The expression in (4.21) requires $O\left( (N_{\text {i}}+Q)(L+1)^2\right) $ operations per discrete frequency, where L is the maximum spherical harmonic order, $N_{\text {i}}$ is the number of images and Q is the number of microphones, while the approach in (4.15) requires $O\left( N_{\text {i}} Q (L+1)\right) $ operations per discrete frequency. Since the number of images $N_{\text {i}}$ is typically very large, $(N_{\text {i}}+Q)(L+1)^2 \approx N_{\text {i}} (L+1)^2$. Assuming the operations in the two approaches are of similar complexity, it is therefore more efficient to use the expression in (4.15) for $Q < L+1$ and the expression in (4.21) for $Q > L+1$. Consequently the least computationally complex approach depends on the number of microphones Q and array radius r. In the remainder of this chapter we use the expression in (4.15); this is particularly appropriate in the applications in Sect. 4.4.2 where $Q = 2$ and in Sect. 4.4.3 where $Q = 1$.

4.3.3 Algorithm Summary

A summary of the SMIR method is presented in the form of pseudocode in Fig. 4.6. The variable nsample denotes the number of samples in the AIR, $N_o$, the maximum reflection order, and fs, the sampling frequency.

The number of computations has been reduced by processing only half of the frequency spectrum because we know the AIR is real and the corresponding ATF is conjugate symmetric. The pseudocode necessary to compute the Hankel functions and Legendre polynomials is omitted here, since their computation is straightforward using recursion relations (4.18) and (4.20).

SMIRgen, a MATLAB/C++ implementation of the method in the form of a MEX-function, is available online [14].

4.4 Examples and Applications

In this section we give a number of examples that make use of the SMIR method. Wherever possible we compare the simulated results to theoretical results obtained using approximate models. These examples are given to illustrate and partially validate the SMIR method.

4.4.1 Diffuse Sound Field Energy

In statistical room acoustics (SRA), reverberant sound fields are modelled as diffuse sound fields, allowing for a statistical analysis of reverberation instead of computing each of the individual reflections.

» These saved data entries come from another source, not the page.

--- src/rtl/line_arbiter.sv ---
// line_arbiter: shares one cacheline adaptor port between icache and dcache with alternating priority
module line_arbiter #(
  parameter int s_addr = 32,
  parameter int s_line = 256
) (
  input  logic              clk,
  input  logic              rst,
  input  logic [s_addr-1:0] i_pmem_address,
  input  logic              i_pmem_read,
  input  logic              i_pmem_write,
  input  logic [s_line-1:0] i_pmem_wdata,
  output logic [s_line-1:0] i_pmem_rdata,
  output logic              i_pmem_resp,
  input  logic [s_addr-1:0] d_pmem_address,
  input  logic              d_pmem_read,
  input  logic              d_pmem_write,
  input  logic [s_line-1:0] d_pmem_wdata,
  output logic [s_line-1:0] d_pmem_rdata,
  output logic              d_pmem_resp,
  output logic [s_addr-1:0] pmem_address,
  output logic              pmem_read,
  output logic              pmem_write,
  output logic [s_line-1:0] pmem_wdata,
  input  logic [s_line-1:0] pmem_rdata,
  input  logic              pmem_resp
);
  typedef enum logic [1:0] {idle, serve_i, serve_d} state_t;
  state_t state, state_n;
  logic prio, prio_n, i_req, d_req, sel_i, sel_d;
  assign i_req = i_pmem_read | i_pmem_write;
  assign d_req = d_pmem_read | d_pmem_write;
  assign sel_i = state == serve_i;
  assign sel_d = state == serve_d;
  always_ff @(posedge clk) begin
    if (rst) begin
      state <= idle;
      prio  <= 1'b0;
    end else begin
      state <= state_n;
      prio  <= prio_n;
    end
  end
  always_comb begin
    state_n = state;
    prio_n  = prio;
    if (state == idle)
      state_n = (i_req && (!d_req || prio)) ? serve_i : d_req ? serve_d : idle;
    else if (pmem_resp) begin
      state_n = idle;
      prio_n  = sel_d;
    end
  end
  assign pmem_address = sel_i ? i_pmem_address : sel_d ? d_pmem_address : '0;
  assign pmem_wdata   = sel_i ? i_pmem_wdata : sel_d ? d_pmem_wdata : '0;
  assign pmem_write   = (sel_i & i_pmem_write) | (sel_d & d_pmem_write);
  assign pmem_read    = (sel_i & i_pmem_read & ~i_pmem_write) | (sel_d & d_pmem_read & ~d_pmem_write);
  assign i_pmem_resp  = sel_i & pmem_resp;
  assign d_pmem_resp  = sel_d & pmem_resp;
  assign i_pmem_rdata = sel_i ? pmem_rdata : '0;
  assign d_pmem_rdata = sel_d ? pmem_rdata : '0;
endmodule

In this subsection, we compare a theoretical prediction of sound energy on the surface of a rigid sphere, based on a diffuse model of reverberation, to simulated results obtained using the SMIR method.

A diffuse sound field is composed of plane waves incident from all directions with equal probability and amplitude [20]. Using the scattering model previously introduced, we can determine the cross-correlation between the sound pressure at arbitrary positions $\mathbf {r}$ and $\mathbf {r}'$ on the surface of a sphere, due to a unit amplitude plane wave with a random uniformly distributed direction of arrival (see the Appendix for derivation) [15]:

(4.22)

where $\varTheta _{\mathbf {r},\mathbf {r}'}$ is the angle between $\mathbf {r}$ and $\mathbf {r}'$. In the open sphere case, it is shown in the Appendix that this simplifies to the well-known spatial domain expression [20, 31, 39] $\text {sinc}(k\left| \left| \mathbf {r} - \mathbf {r}'\right| \right| )$, where $\text {sinc}$ denotes the unnormalized sinc function.

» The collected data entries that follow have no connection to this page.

File: src/rtl/image_loader.sv
// image_loader: fills the display framebuffer from a raster-ordered byte
// stream. One write per accepted byte at sequential addresses, with a stall
// timeout so a broken stream cannot leave the loader stuck in LOAD.
//
// Optional build macro IMAGE_LOADER_CHECKSUM_EN: when defined, checksum is a
// registered mod-256 sum of the bytes accepted since the last start. When it
// is not defined, checksum is tied to zero and the port list is unchanged.
//
// state    | meaning
// ---------+-----------------------------------------------------------
// ST_IDLE  | waiting for start after reset
// ST_LOAD  | accepting bytes, one framebuffer write per handshake
// ST_DONE  | last pixel written, frame complete; start reloads
// ST_ERROR | stream stalled for TIMEOUT_CYCLES; start reloads

module image_loader #(
   parameter int IMAGE_WIDTH    = 400,
   parameter int IMAGE_HEIGHT   = 400,
   parameter int ADDR_W         = 19,
   parameter int TIMEOUT_CYCLES = 50_000_000
) (
   input  logic              clk,
   input  logic              rst_n,
   input  logic              start,
   input  logic [7:0]        in_data,
   input  logic              in_valid,
   output logic              in_ready,
   output logic              wr_en,
   output logic [ADDR_W-1:0] wr_addr,
   output logic [7:0]        wr_data,
   output logic              busy,
   output logic              done,
   output logic              error,
   output logic [7:0]        checksum
);

   localparam int TO_W = (TIMEOUT_CYCLES > 1) ? $clog2(TIMEOUT_CYCLES) : 1;
   localparam logic [ADDR_W-1:0] PIX_LAST = ADDR_W'(IMAGE_WIDTH * IMAGE_HEIGHT - 1);
   localparam logic [TO_W-1:0]   TO_LAST  = TO_W'(TIMEOUT_CYCLES - 1);

   typedef enum logic [1:0] {
      ST_IDLE  = 2'd0,
      ST_LOAD  = 2'd1,
      ST_DONE  = 2'd2,
      ST_ERROR = 2'd3
   } state_t;

   state_t            state;
   state_t            state_nxt;
   logic [ADDR_W-1:0] pix_cnt;
   logic [TO_W-1:0]   to_cnt;
   logic              hs;
   logic              pix_last;
   logic              to_hit;

   // A restart cycle never accepts a byte, so start masks ready.
   assign in_ready = (state == ST_LOAD) && !start;
   assign hs       = in_valid && in_ready;
   assign pix_last = (pix_cnt == PIX_LAST);
   assign to_hit   = (to_cnt == TO_LAST);

   assign busy  = (state == ST_LOAD);
   assign done  = (state == ST_DONE);
   assign error = (state == ST_ERROR);

   // State register.
   always_ff @(posedge clk or negedge rst_n) begin
      if (!rst_n) begin
         state <= ST_IDLE;
      end else begin
         state <= state_nxt;
      end
   end

   // Next state: start wins over handshake and timeout in every state.
   always_comb begin
      state_nxt = state;
      case (state)
         ST_LOAD: begin
            if (start) begin
               state_nxt = ST_LOAD;
            end else if (hs && pix_last) begin
               state_nxt = ST_DONE;
            end else if (!hs && to_hit) begin
               state_nxt = ST_ERROR;
            end
         end
         default: begin
            if (start) begin
               state_nxt = ST_LOAD;
            end
         end
      endcase
   end

   // Pixel/timeout counters and the registered write port.
   always_ff @(posedge clk or negedge rst_n) begin
      if (!rst_n) begin
         pix_cnt <= '0;
         to_cnt  <= '0;
         wr_en   <= 1'b0;
         wr_addr <= '0;
         wr_data <= 8'h00;
      end else begin
         wr_en <= 1'b0;
         if (start) begin
            pix_cnt <= '0;
            to_cnt  <= '0;
         end else if (state == ST_LOAD) begin
            if (hs) begin
               wr_en   <= 1'b1;
               wr_addr <= pix_cnt;
               wr_data <= in_data;
               pix_cnt <= pix_cnt + ADDR_W'(1);
               to_cnt  <= '0;
            end else if (!to_hit) begin
               to_cnt <= to_cnt + TO_W'(1);
            end
         end
      end
   end

`ifdef IMAGE_LOADER_CHECKSUM_EN
   logic [7:0] csum;

   // Running sum of accepted bytes, updated on the same edge as the write.
   always_ff @(posedge clk or negedge rst_n) begin
      if (!rst_n) begin
         csum <= 8'h00;
      end else if (start) begin
         csum <= 8'h00;
      end else if (hs) begin
         csum <= csum + in_data;
      end
   end

   assign checksum = csum;
`else
   assign checksum = 8'h00;
`endif

endmodule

For the sound energy at a position $\mathbf {r}$ we substitute $\varTheta _{\mathbf {r},\mathbf {r}'} = 0$ and find $C(\mathbf {r},\mathbf {r},k) = \sum _{l=0}^{\infty } |b_l(k)|^2 (2l+1)$. According to SRA theory [20, 39], for frequencies above the Schroeder frequency [20] the energy of the reverberant sound field $H_{\text {r}}$ is then given by [39]

$$\begin{aligned} \text {E}_{\text {s}}\left\{ |H_{\text {r}}(\mathbf {r},k)|^2\right\}= & {} \frac{1-\bar{\alpha }}{\pi A \bar{\alpha }} C(\mathbf {r},\mathbf {r},k)\nonumber \\= & {} \frac{1-\bar{\alpha }}{\pi A \bar{\alpha }} \displaystyle \sum _{l=0}^{\infty } |b_l(k)|^2 (2l+1), \end{aligned}$$

(4.23)

where $\text {E}_{\text {s}}\left\{ \cdot \right\} $ denotes spatial expectation, $\bar{\alpha }$ is the average wall absorption coefficient and A is the total wall surface area.

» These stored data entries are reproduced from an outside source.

**src/rtl/cv32e40px_x_result_arb.sv**
```systemverilog
// Round-robin merge of N_COPROC coprocessor result channels onto the
// single core X-interface result channel through one registered stage.
//
// Ports:
//   clk_i, rst_i          clock, synchronous active-high reset
//   cp_result_*_i/_o      per-coprocessor result channels (flattened)
//   x_result_*_o          registered merged result towards the core
//   x_result_ready_i      core accept strobe
//   x_result_src_o        index of the coprocessor owning the held result
module cv32e40px_x_result_arb #(
    parameter int N_COPROC = 2,
    parameter int XLEN     = 32,
    parameter int ID_W     = 4,
    localparam int SRC_W   = $clog2(N_COPROC)
) (
    input  logic                     clk_i,
    input  logic                     rst_i,
    input  logic [N_COPROC-1:0]      cp_result_valid_i,
    output logic [N_COPROC-1:0]      cp_result_ready_o,
    input  logic [N_COPROC*ID_W-1:0] cp_result_id_i,
    input  logic [N_COPROC*XLEN-1:0] cp_result_data_i,
    input  logic [N_COPROC*5-1:0]    cp_result_rd_i,
    input  logic [N_COPROC-1:0]      cp_result_we_i,
    output logic                     x_result_valid_o,
    input  logic                     x_result_ready_i,
    output logic [ID_W-1:0]          x_result_id_o,
    output logic [XLEN-1:0]          x_result_data_o,
    output logic [4:0]               x_result_rd_o,
    output logic                     x_result_we_o,
    output logic [SRC_W-1:0]         x_result_src_o
);

    localparam logic [SRC_W-1:0] LAST = SRC_W'(N_COPROC - 1);

    logic             r_valid;
    logic [ID_W-1:0]  r_id;
    logic [XLEN-1:0]  r_data;
    logic [4:0]       r_rd;
    logic             r_we;
    logic [SRC_W-1:0] r_src;
    logic [SRC_W-1:0] r_ptr;

    logic                w_load_en;
    logic                w_found;
    logic                w_found_hi;
    logic                w_found_lo;
    logic [SRC_W-1:0]    w_win_hi;
    logic [SRC_W-1:0]    w_win_lo;
    logic [SRC_W-1:0]    w_win;
    logic [N_COPROC-1:0] w_grant;
    logic [SRC_W-1:0]    w_ptr_nxt;
    logic [ID_W-1:0]     w_id;
    logic [XLEN-1:0]     w_data;
    logic [4:0]          w_rd;
    logic                w_we;

    assign w_load_en = ~r_valid | x_result_ready_i;

    // Rotating priority split into two fixed-index scans: the first
    // valid requester at or above the pointer wins; otherwise the
    // first valid requester overall (necessarily below the pointer).
    always_comb begin
        w_found_hi = 1'b0;
        w_found_lo = 1'b0;
        w_win_hi   = '0;
        w_win_lo   = '0;
        for (int i = 0; i < N_COPROC; i++) begin
            if (cp_result_valid_i[i] && !w_found_hi &&
                (SRC_W'(i) >= r_ptr)) begin
                w_found_hi = 1'b1;
                w_win_hi   = SRC_W'(i);
            end
            if (cp_result_valid_i[i] && !w_found_lo) begin
                w_found_lo = 1'b1;
                w_win_lo   = SRC_W'(i);
            end
        end
        w_found = w_found_hi | w_found_lo;
        w_win   = w_found_hi ? w_win_hi : w_win_lo;
    end

    always_comb begin
        w_grant = '0;
        if (w_found) begin
            w_grant[w_win] = 1'b1;
        end
    end

    // Reset masks the strobe so no coprocessor loses a result
    // that is about to be discarded.
    assign cp_result_ready_o =
        w_grant & {N_COPROC{w_load_en & ~rst_i}};

    // Explicit wrap keeps non-power-of-2 counts in range.
    assign w_ptr_nxt = (w_win == LAST) ? '0 : w_win + 1'b1;

    always_comb begin
        w_id   = '0;
        w_data = '0;
        w_rd   = '0;
        w_we   = 1'b0;
        for (int i = 0; i < N_COPROC; i++) begin
            if (w_win == SRC_W'(i)) begin
                w_id   = cp_result_id_i[i*ID_W +: ID_W];
                w_data = cp_result_data_i[i*XLEN +: XLEN];
                w_rd   = cp_result_rd_i[i*5 +: 5];
                w_we   = cp_result_we_i[i];
            end
        end
    end

    always_ff @(posedge clk_i) begin
        if (rst_i) begin
            r_valid <= 1'b0;
            r_id    <= '0;
            r_data  <= '0;
            r_rd    <= '0;
            r_we    <= 1'b0;
            r_src   <= '0;
            r_ptr   <= '0;
        end else if (w_load_en) begin
            if (w_found) begin
                r_valid <= 1'b1;
                r_id    <= w_id;
                r_data  <= w_data;
                r_rd    <= w_rd;
                r_we    <= w_we;
                r_src   <= w_win;
                r_ptr   <= w_ptr_nxt;
            end else begin
                // Drained with nothing to refill; payload keeps
                // its last value.
                r_valid <= 1'b0;
            end
        end
    end

    assign x_result_valid_o = r_valid;
    assign x_result_id_o    = r_id;
    assign x_result_data_o  = r_data;
    assign x_result_rd_o    = r_rd;
    assign x_result_we_o    = r_we;
    assign x_result_src_o   = r_src;

endmodule

```
**config.mk**
```make
export PLATFORM = sky130hd
export DESIGN_NAME = cv32e40px_x_result_arb
export DESIGN_NICKNAME = d
export VERILOG_FILES = /design/src/rtl/cv32e40px_x_result_arb.sv
export SDC_FILE = /design/constraint.sdc
export NUM_CORES = 1
export LEC_CHECK = 0
export BUFFER_PORTS_ARGS = -buffer_cell sky130_fd_sc_hd__buf_2
export CORE_ASPECT_RATIO = 0.9
export CORE_MARGIN = 2
export CORE_UTILIZATION = 47
export DETAILED_ROUTE_END_ITERATION = 7
export GPL_ROUTABILITY_DRIVEN = 1
export PLACE_DENSITY = 0.86
export SETUP_SLACK_MARGIN = 0.3
export SLEW_MARGIN = 40
export SYNTH_ARGS = -nofsm -noshare
export SYNTH_HDL_FRONTEND = slang
export SYNTH_SLANG_ARGS = --single-unit
```
**constraint.sdc**
```tcl
create_clock -name clk_i -period 1.9 [get_ports clk_i]
set_input_delay 0.19 -clock clk_i [delete_from_list [all_inputs] [get_ports clk_i]]
set_output_delay 0.19 -clock clk_i [all_outputs]
set_load 0.01 [all_outputs]
```
==> impl_metrics.csv <==
group,metric,value,unit
power_and_ir_drop,peakVddDrop,0.341,mV
timing,rsz0062_at_grt,"no",
die,ios,135,
die,initial_core_util,47.9,%
die,die_w,77.5,um
placement,dpl.hpwl,4800,um
global_route,grt_max_degree,35,
setup_path,cp.arrival,1280,ps
timing,layout_setup_ws,426,ps
setup_path,r2r_start,"r_ptr$_SDFFE_PP0P_",
placement,globalplace.congestion,0.796,
timing,setup_tns,0,ps
drt,drt_iter0_markers,124,
cells_and_area,syn2layout_area_growth,35.0,%
synth,synth_edf_count,0,
synth,synth_area_leaders,"dfxtp_1, o221ai_2, nand4_1",
synth,yosysWarnings,0,
clock_network,clockBufferDepth,2,
cells_and_area,fill_cells,400,
power_and_ir_drop,switching_power,684,uW
worst_hold_path,holdCritPathClass,"in2reg",
clock_network,clock_latency,300,ps
synth,synthCells,254,
drt,via_per_inst,5.41,
synth,synth_most_common_cell,"inv_1",
clock_network,clockRootBuffer,"clkbuf_8",
timing,slew_viol_final,0,
cells_and_area,fin_area,3090,um2
synth,seq_area_frac_synth,39.4,%
synth,synth-seq-cells,45,
setup_path,criticalPathCategory,"reg2out",
synth,synth_top_cell_by_area,"dfxtp_1",
global_route,grt_pass1_wl,10300,um
die,die_h,70.2,um
power_and_ir_drop,pwr-share-clk,27.5,%
cells_and_area,diodes,0,
worst_hold_path,hp-start,"cp_result_data_i[61]",
power_and_ir_drop,swShare,31.0,%
timing,post-route-period-util,77.6,%
clock_network,cts_tree,"yes",
global_route,grt_pass1_vias,2252,
die,placementRows,24,
setup_path,critPathLaunchType,"register",
setup_path,crit_fanout,14,
global_route,grt_overflow,0,
cells_and_area,nets,467,
placement,dp_slack,304,ps
synth,synth_compound_area_share,26.5,%
timing,hold_violations,0,
power_and_ir_drop,intPower,1.52,mW
job,drv_cap,0,
timing,slew_headroom,77.2,%
timing,clock_skew,7.96,ps
setup_path,critPathLaunch,"r_ptr$_SDFFE_PP0P_",
drt,routed_wl,6530,um
synth,synth_flop_cell,"dfxtp_1",
cells_and_area,multi_input_area,1010,um2
global_route,antenna_found_initial,0,
synth,synth_async_sr_flop_share,0,%
cells_and_area,seqCellArea,902,um2
drt,routedWlPerCell,14.7,um
clock_network,clock-sinks,45,
global_route,track_usage,23.2,%
clock_network,cts_made_buffers,5,
drt,drc,0,
power_and_ir_drop,p_comb_share,24.0,%
synth,yosys.area_share.simple,17.2,%
die,core_area,4770,um2
synth,syn_avg_cell_area,9.00,um2
power_and_ir_drop,leakage,1.49,nW
drt,vias,2404,
synth,synth_nets,343,
synth,synth_top_family_by_area,"compound AO/OA/AOI/OAI gates",
timing,worst_pin_slew,341,ps
cells_and_area,drive_above_1_share,49.3,%
synth,synthesis.area,2290,um2
synth,ys_types,22,
power_and_ir_drop,power_density,714,nW/um2
timing,layout_min_cycle_time,1470,ps
drt,first_pass_iters,5,
placement,port_buffers,134,
synth,synth.area.mux_share,0,%
synth,yosys.area_share.xor_xnor,0,%
setup_path,critPathCaptureType,"primary output",
power_and_ir_drop,power_frac_seq,48.5,%
synth,synth_top_area_share,39.4,%
synth,synth_common_cells,"inv_1, nand4_1, dfxtp_1",
timing,setup_viol,0,
placement,place_area,2980,um2
die,dieArea,5440,um2
drt,detail-route-antenna-nets,0,
clock_network,h-tree-depth,2,
outcome,status,"complete, no violations",
timing,fmax,679,MHz
setup_path,crit_required,1710,ps
synth,yosys.area_share.adder,0,%
clock_network,cts_setup_buffers,0,
clock_network,cts.reportedPaths.clkPinSlew,90,ps
==> cells by family after synthesis <==
group	Yosys count
compound gates	57
buf+inv	91
flops	45
simple gates	61
==> cell type report <==
| class | instances | area share [%] |
|---|---|---|
| Multi-Input combinational cell | 118 | 32.7 |
| Sequential cell | 45 | 29.2 |
| Timing Repair Buffer | 143 | 24.6 |
| Inverter | 65 | 7.91 |
| Tap cell | 65 | 2.64 |
| Clock buffer | 5 | 2.23 |
| Clock inverter | 3 | 0.689 |
==> power groups by stage <==
stage | clock, mW | combinational (mW) | sequential [mW]
after CTS | 0.621 | 0.530 | 1.07
after global routing | 0.662 | 0.576 | 1.08
final | 0.606 | 0.528 | 1.07
after detailed placement | 0 | 0.527 | 1.09
after global placement | 0 | 0.513 | 1.09
after floorplan | 0 | 0.262 | 1.12
==> routing by layer <==
layer	vias to the layer above	wire, um	share of wire (%)	track usage (%)
met5	-	0	0	0
met4	0	97	1.5	5.36
met3	15	515	7.9	5.68
met2	120	3170	48	38.4
met1	1099	2750	42	30.7
li1	1170	-	-	-
==> repair_timing <==
action                     4_1_cts  5_1_grt
resized for setup                2        3
cloned                           0        0
hold buffers                     0        0
setup endpoints to repair        1        2
==> worst max-delay path: stages (launching register included) <==
cell and delay [ps]:
dfxtp_2 370, nand2_4 110, nand4b_2 130, buf_6 200, inv_2 30, buf_2 130
==> state kept, by name, summed over array words and instances, names as in the netlist <==
signal / count
x_result_we_o: 1
x_result_src_o: 1
x_result_data_o: 32
x_result_id_o: 4
x_result_valid_o: 1
r_ptr: 1
x_result_rd_o: 5
==> placed cells by master, fill, tap and decap left out, types with 2 or more instances in the layout <==
cell type and count:
o221ai_2 28, nand4_1 53, buf_4 6, o21ai_0 11
buf_2 134, o221ai_1 3, dfxtp_1 44, a31oi_1 11
inv_1 64, buf_6 2, clkbuf_8 5
==> per-stage QoR <==
stage / total power, mW / cells / util, % / hold WS [ps]
after floorplan: 1.39 / 254 / - / 259
after global placement: 1.60 / 436 / 62.4 / 430
after detailed placement: 1.62 / 436 / 62.4 / 448
after CTS: 2.22 / 444 / 64.4 / 130
after global routing: 2.32 / 444 / 64.6 / 129
final: 2.20 / 444 / 64.6 / 136
==> final timing paths <==
path                                      end  slack (ps)  cells after the start
max                      cp_result_ready_o[0]         430                      5
min          x_result_data_o[29]$_SDFFE_PP0P_         140                      3
max reg2reg  x_result_data_o[21]$_SDFFE_PP0P_         580                      4
min reg2reg                r_ptr$_SDFFE_PP0P_         490                      2
Power figures use the tool's default switching activity.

The above theoretical expression for the average reverberant energy can be compared to simulated results obtained using the SMIR method. We computed the spatial expectation using an average over 200 source-array positions, using the approach in Radlović et al. [31]: the array and source were kept in a fixed configuration (at a distance of 2 m from each other), which was then randomly rotated and translated. Both sources and microphones were kept at least half a wavelength from the boundaries of the room, helping to ensure the diffuseness of the reverberant sound field [20]. The reverberant component $H_{\text {r}}$ of the ATFs was computed by subtracting the direct path $H_{\text {d}}$ from the simulated ATFs.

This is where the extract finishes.